No different than the way you want Christians and White people discriminated against and relegated to second-class citizenship status.

In a free society, some people will not like other people.


----------



## Uncensored2008 (Jul 28, 2011)

Zona said:


> And fox is not allowed to talk about its owner and the problems he has.  Say I am wrong..Its the biggest "news" story out there and they barely talk about it....

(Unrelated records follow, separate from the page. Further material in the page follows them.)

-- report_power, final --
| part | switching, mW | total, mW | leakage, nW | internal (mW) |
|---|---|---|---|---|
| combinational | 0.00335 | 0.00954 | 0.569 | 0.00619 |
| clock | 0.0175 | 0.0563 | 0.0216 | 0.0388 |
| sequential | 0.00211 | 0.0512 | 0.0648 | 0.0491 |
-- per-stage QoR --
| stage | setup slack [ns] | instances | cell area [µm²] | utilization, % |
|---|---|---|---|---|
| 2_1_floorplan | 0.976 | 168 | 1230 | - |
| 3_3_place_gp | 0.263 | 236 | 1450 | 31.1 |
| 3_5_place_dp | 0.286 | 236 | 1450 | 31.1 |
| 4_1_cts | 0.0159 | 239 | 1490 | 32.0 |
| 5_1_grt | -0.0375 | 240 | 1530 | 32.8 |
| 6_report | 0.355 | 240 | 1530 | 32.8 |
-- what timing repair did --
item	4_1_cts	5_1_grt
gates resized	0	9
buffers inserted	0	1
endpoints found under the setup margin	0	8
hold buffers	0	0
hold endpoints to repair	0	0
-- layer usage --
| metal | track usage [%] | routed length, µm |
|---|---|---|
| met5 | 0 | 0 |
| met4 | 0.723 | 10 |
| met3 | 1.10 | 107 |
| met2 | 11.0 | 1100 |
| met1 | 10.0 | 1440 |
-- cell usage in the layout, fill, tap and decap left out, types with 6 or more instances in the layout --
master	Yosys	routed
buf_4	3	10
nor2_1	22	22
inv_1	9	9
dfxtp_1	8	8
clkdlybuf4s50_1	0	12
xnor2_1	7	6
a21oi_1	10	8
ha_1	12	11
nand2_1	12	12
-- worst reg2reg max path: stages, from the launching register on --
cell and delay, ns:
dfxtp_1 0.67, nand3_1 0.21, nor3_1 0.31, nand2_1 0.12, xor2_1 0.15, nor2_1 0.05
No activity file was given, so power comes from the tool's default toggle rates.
module DividerTop(
  input         clock,
  input         reset,
  input         io_valid,
  input  [15:0] io_dividend,
  input  [15:0] io_divisor,
  output [15:0] io_quotient,
  output [15:0] io_remainder
);
  wire  div_clock;  
  wire  div_reset;  
  wire  div_io_valid;  
  wire [15:0] div_io_dividend;  
  wire [15:0] div_io_divisor;  
  wire [15:0] div_io_quotient;  
  wire [15:0] div_io_remainder;  
  Divider div (  
    .clock(div_clock),
    .reset(div_reset),
    .io_valid(div_io_valid),
    .io_dividend(div_io_dividend),
    .io_divisor(div_io_divisor),
    .io_quotient(div_io_quotient),
    .io_remainder(div_io_remainder)
  );
  assign io_quotient = div_io_quotient;  
  assign io_remainder = div_io_remainder;  
  assign div_clock = clock;
  assign div_reset = reset;
  assign div_io_valid = io_valid;  
  assign div_io_dividend = io_dividend;  
  assign div_io_divisor = io_divisor;  
endmodule
File: flow/run.sh
#!/bin/bash
# OpenROAD 26Q1-2900-gdf79404cd8, Yosys 0.63+post, stock flow scripts
make -C /OpenROAD-flow-scripts/flow DESIGN_CONFIG=/design/flow/config.mk WORK_HOME=/design/flow/orfs finish
File: flow/config.mk
export PLATFORM = sky130hd
export DESIGN_NAME = DividerTop
export DESIGN_NICKNAME = DividerTop
export VERILOG_FILES = /design/flow/design.v
export SDC_FILE = /design/flow/constraint.sdc
export NUM_CORES = 4
export LEC_CHECK = 1
export CORE_UTILIZATION = 30
$ cat run.sh
#!/bin/bash
# OpenROAD 26Q1-2900-gdf79404cd8, Yosys 0.63+post, stock flow scripts
make -C /OpenROAD-flow-scripts/flow DESIGN_CONFIG=/design/flow/config.mk WORK_HOME=/design/flow/orfs finish
$ cat config.mk
export PLATFORM = sky130hd
export DESIGN_NAME = verificador
export DESIGN_NICKNAME = verificador
export VERILOG_FILES = /design/flow/design.v
export SDC_FILE = /design/flow/constraint.sdc
export NUM_CORES = 4
export LEC_CHECK = 1
export CORE_AREA = 10 10 70 70
export DIE_AREA = 0 0 80 80
$ cat constraint.sdc
current_design verificador

set clk_period 1.6
set clk_io_pct 0.2

create_clock -name clk0 -period $clk_period

set non_clock_inputs [all_inputs -no_clocks]
set_input_delay [expr $clk_period * $clk_io_pct] -clock clk0 $non_clock_inputs
set_output_delay [expr $clk_period * $clk_io_pct] -clock clk0 [all_outputs]
$ cat design.v
  `timescale 1ns/1ps
module verificador (CLK, Qe, Qc, ALERTA);
  input CLK;
  input [31:0] Qe, Qc;
  integer tCLK;
  output reg ALERTA;
  always @ ( posedge CLK ) begin
    #48 tCLK <= 1'b1;
  end
  always @ ( tCLK ) begin
    if (Qe != Qc) begin
      ALERTA <= 1'b1;
      end else begin
      ALERTA <=1'b0;
      end
      tCLK <= 1'b0;
  end
endmodule  
==> out/qor.csv <==
metric,value,unit
status,finished with violations,
failing checks,negative setup slack,
Die Size,6400,um^2
wire length per cell,12.20,um
Crit Path Category,input port to output pin,
setup TNS,-0.001368,ns
number of max-cap violations,0,
Required @ worst endpoint,1.28,ns
hold_ws,1.146,ns
Final Worst Setup Slack,-0.001368,ns
CP max stage delay,0.25,ns
Final ANT Viol Nets,0,
yosys warns,1,
fin area,988.4,um^2
Vias/cell,3.568,
Comb power frac,100.0,%
post-synthesis average cell area,8.060,um^2
Flop pwr share,0,%
total tool warning count,35,
registers,0,
fill count,404,
Placed Area,1062,um^2
Total GRT Usage,5.476,%
"Seq share, synth",0,%
Antenna diodes,0,
clock group share of total power,0,%
Die W,80,um
sw power,0.06825,mW
GP Congestion,0.8462,
global-route wire length before repair,2898,um
Cell Rows,21,
Final Max Tran Viols,0,
layout cells sized above 1,39.45,%
Pre-antenna DRT Iters,2,
Yosys Instances,43,
Bufs and invs on worst path,2,
Worst VDD drop,75.86,uV
crit path capture type,output pin,
"Largest delay share family, worst path",simple AND/OR/NAND/NOR gates,
"Chip Area, Yosys",346.6,um^2
vias in the first global route,656,
WL final,1891,um
Hold Fails Final Rpt,0,
gate count after technology mapping,43,
drt initial violations,1,
Highest Clock Rate,624.5,MHz
DR vias,553,
initial core utilization,10.15,%
crit path max fanout,1,
DRC Markers,0,
Internal,0.1500,mW
Netlist cell types,4,
CTS Hold Bufs,0,
maximum number of pins on one net before global-route repair,2,
register area,0,um^2
DIE HEIGHT,80,um
Crit path arrival time,1.28,ns
worst min-delay path class,input port to output pin,
Startpoint Class,input port,
# port buffers,65,
RSZ-0062 raised after global routing,yes,
GRT Residual Overflow,0,
initial antenna violation count,0,
"Cell Chain, Critical Path",dlygate4sd2_1 > xnor2_1 > nand4_1 > nor4_2 > nand2_1 > buf_2,
"Cell Area, Synth",346.6,um^2
sw frac,31.27,%
post-layout minimum cycle time,1.601,ns
period utilization,100.1,%
Area Overhead vs Synth,185.2,%
PwrDens,220.8,nW/um^2
core box area,3416,um^2
slowest CP cell,nor4_2,
IO Pins,66,
count of final setup violators,1,
Clock buffer cells,0,
Leak Pwr,0.4265,nW
Rel. slew slack,86.02,%
worst slew pin tran,0.2079,ns
==> placed cells by master (no fill, tap or decap) <==
cell type / n
nor4_2: 2
clkbuf_2: 5
buf_4: 1
buf_6: 9
clkdlybuf4s15_1: 8
buf_2: 19
xnor2_2: 7
nand2_1: 1
xnor2_1: 25
nand4_1: 8
dlygate4sd2_1: 24
==> worst paths after layout <==
| path | from | to | slack, ns | depth (start not counted) |
|---|---|---|---|---|
| hold / removal | Qe[29] | ALERTA | 1.15 | 7 |
| setup / recovery | Qe[14] | ALERTA | -0.001 | 6 |
==> power groups by stage <==
stage | Combinational, mW | Clock [mW] | Sequential [mW]
6_report | 0.218 | 0 | 0
5_1_grt | 0.240 | 0 | 0
4_1_cts | 0.217 | 0 | 0
==> area by class of cell <==
| cell class | count | area, um^2 | area share (%) |
|---|---|---|---|
| timing repair buffer | 66 | 519.2 | 52.53 |
| multi-input combinational | 43 | 411.6 | 41.65 |
| tap | 46 | 57.56 | 5.823 |
==> cells by family after synthesis <==
| kind of cell | count (synthesis) | share of synthesized area [%] |
|---|---|---|
| xor gates and xnor gates | 32 | 80.87 |
| and+or+nand+nor | 11 | 19.13 |
==> repair_timing <==
item / CTS / global route
buffers inserted: 0 / 0
pin swaps: 42 / 13
resized: 162 / 12
cloned: 0 / 0
setup endpoints to repair: 1 / 1
==> synthesized netlist by cell type (all sizes together) <==
cell | number | share of area (%)
nand2 | 1 | 1.1
nor4 | 2 | 3.6
nand4 | 8 | 14
xnor2 | 32 | 81
==> metrics by stage <==
step | power [mW] | worst slack (ns) | utilization, % | std cells
global route | 0.2395 | -0.1104 | 28.94 | 155
global placement | 0.2504 | -0.8226 | 31.10 | 155
detailed placement | 0.2538 | -0.7765 | 31.10 | 155
CTS | 0.2170 | -0.02009 | 28.83 | 155
floorplan | 0.07659 | 0.4347 | - | 43
finish | 0.2182 | -0.001368 | 28.94 | 155
==> metal layers <==
layer  routed length [um]  track usage (%)
met2                  611            7.945
met3                  382            3.864
met4                    0                0
met1                  897            6.869
met5                    0                0
Power and IR drop assume default switching activity.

It's a non-news story, you simpering moron. The USA has plenty of news - the affairs of a British Tabloid are irrelevant. YOU want it to be a story because in your defective mind, you think that somehow this will result in silencing the opposition and revoking the 1st amendment.


----------



## Uncensored2008 (Jul 28, 2011)

Avatar4321 said:


> They are going to need to show that Maddow and MSNBC had malicious intent with their statements. It's a fairly high standards. So if anyone thinks they are going to have an easy case to prove, you are clearly mistaken.



The case will be summarily dismissed. The reason is that Maddow edited the words of Dean without alteration. In other words, she cut out preceding and following words, but the words she related were a faithful representation of the original. 

Dean has no case.


----------



## Warrior102 (Jul 28, 2011)

Here Libs - now it's on one of your "credible" news sources - Rachel Maddow Sued By Christian Rocker Bradlee Dean


----------



## Uncensored2008 (Jul 28, 2011)

jillian said:


> see, this is the thing about the right... if they disagree with someone, they must be a "buffoon" or ignorant... or somehow evil. sometimes you have to acknowledge that someone can be smart and still think you're wrong.



Certainly it's possible for someone to be smart and disagree with me or others.

Leftism has a history of failure, resulting in poverty an misery repeatedly. The man who holds a blow-torch to his hand once may be forgiven, the one who does so repeatedly must be recognized as a half-wit.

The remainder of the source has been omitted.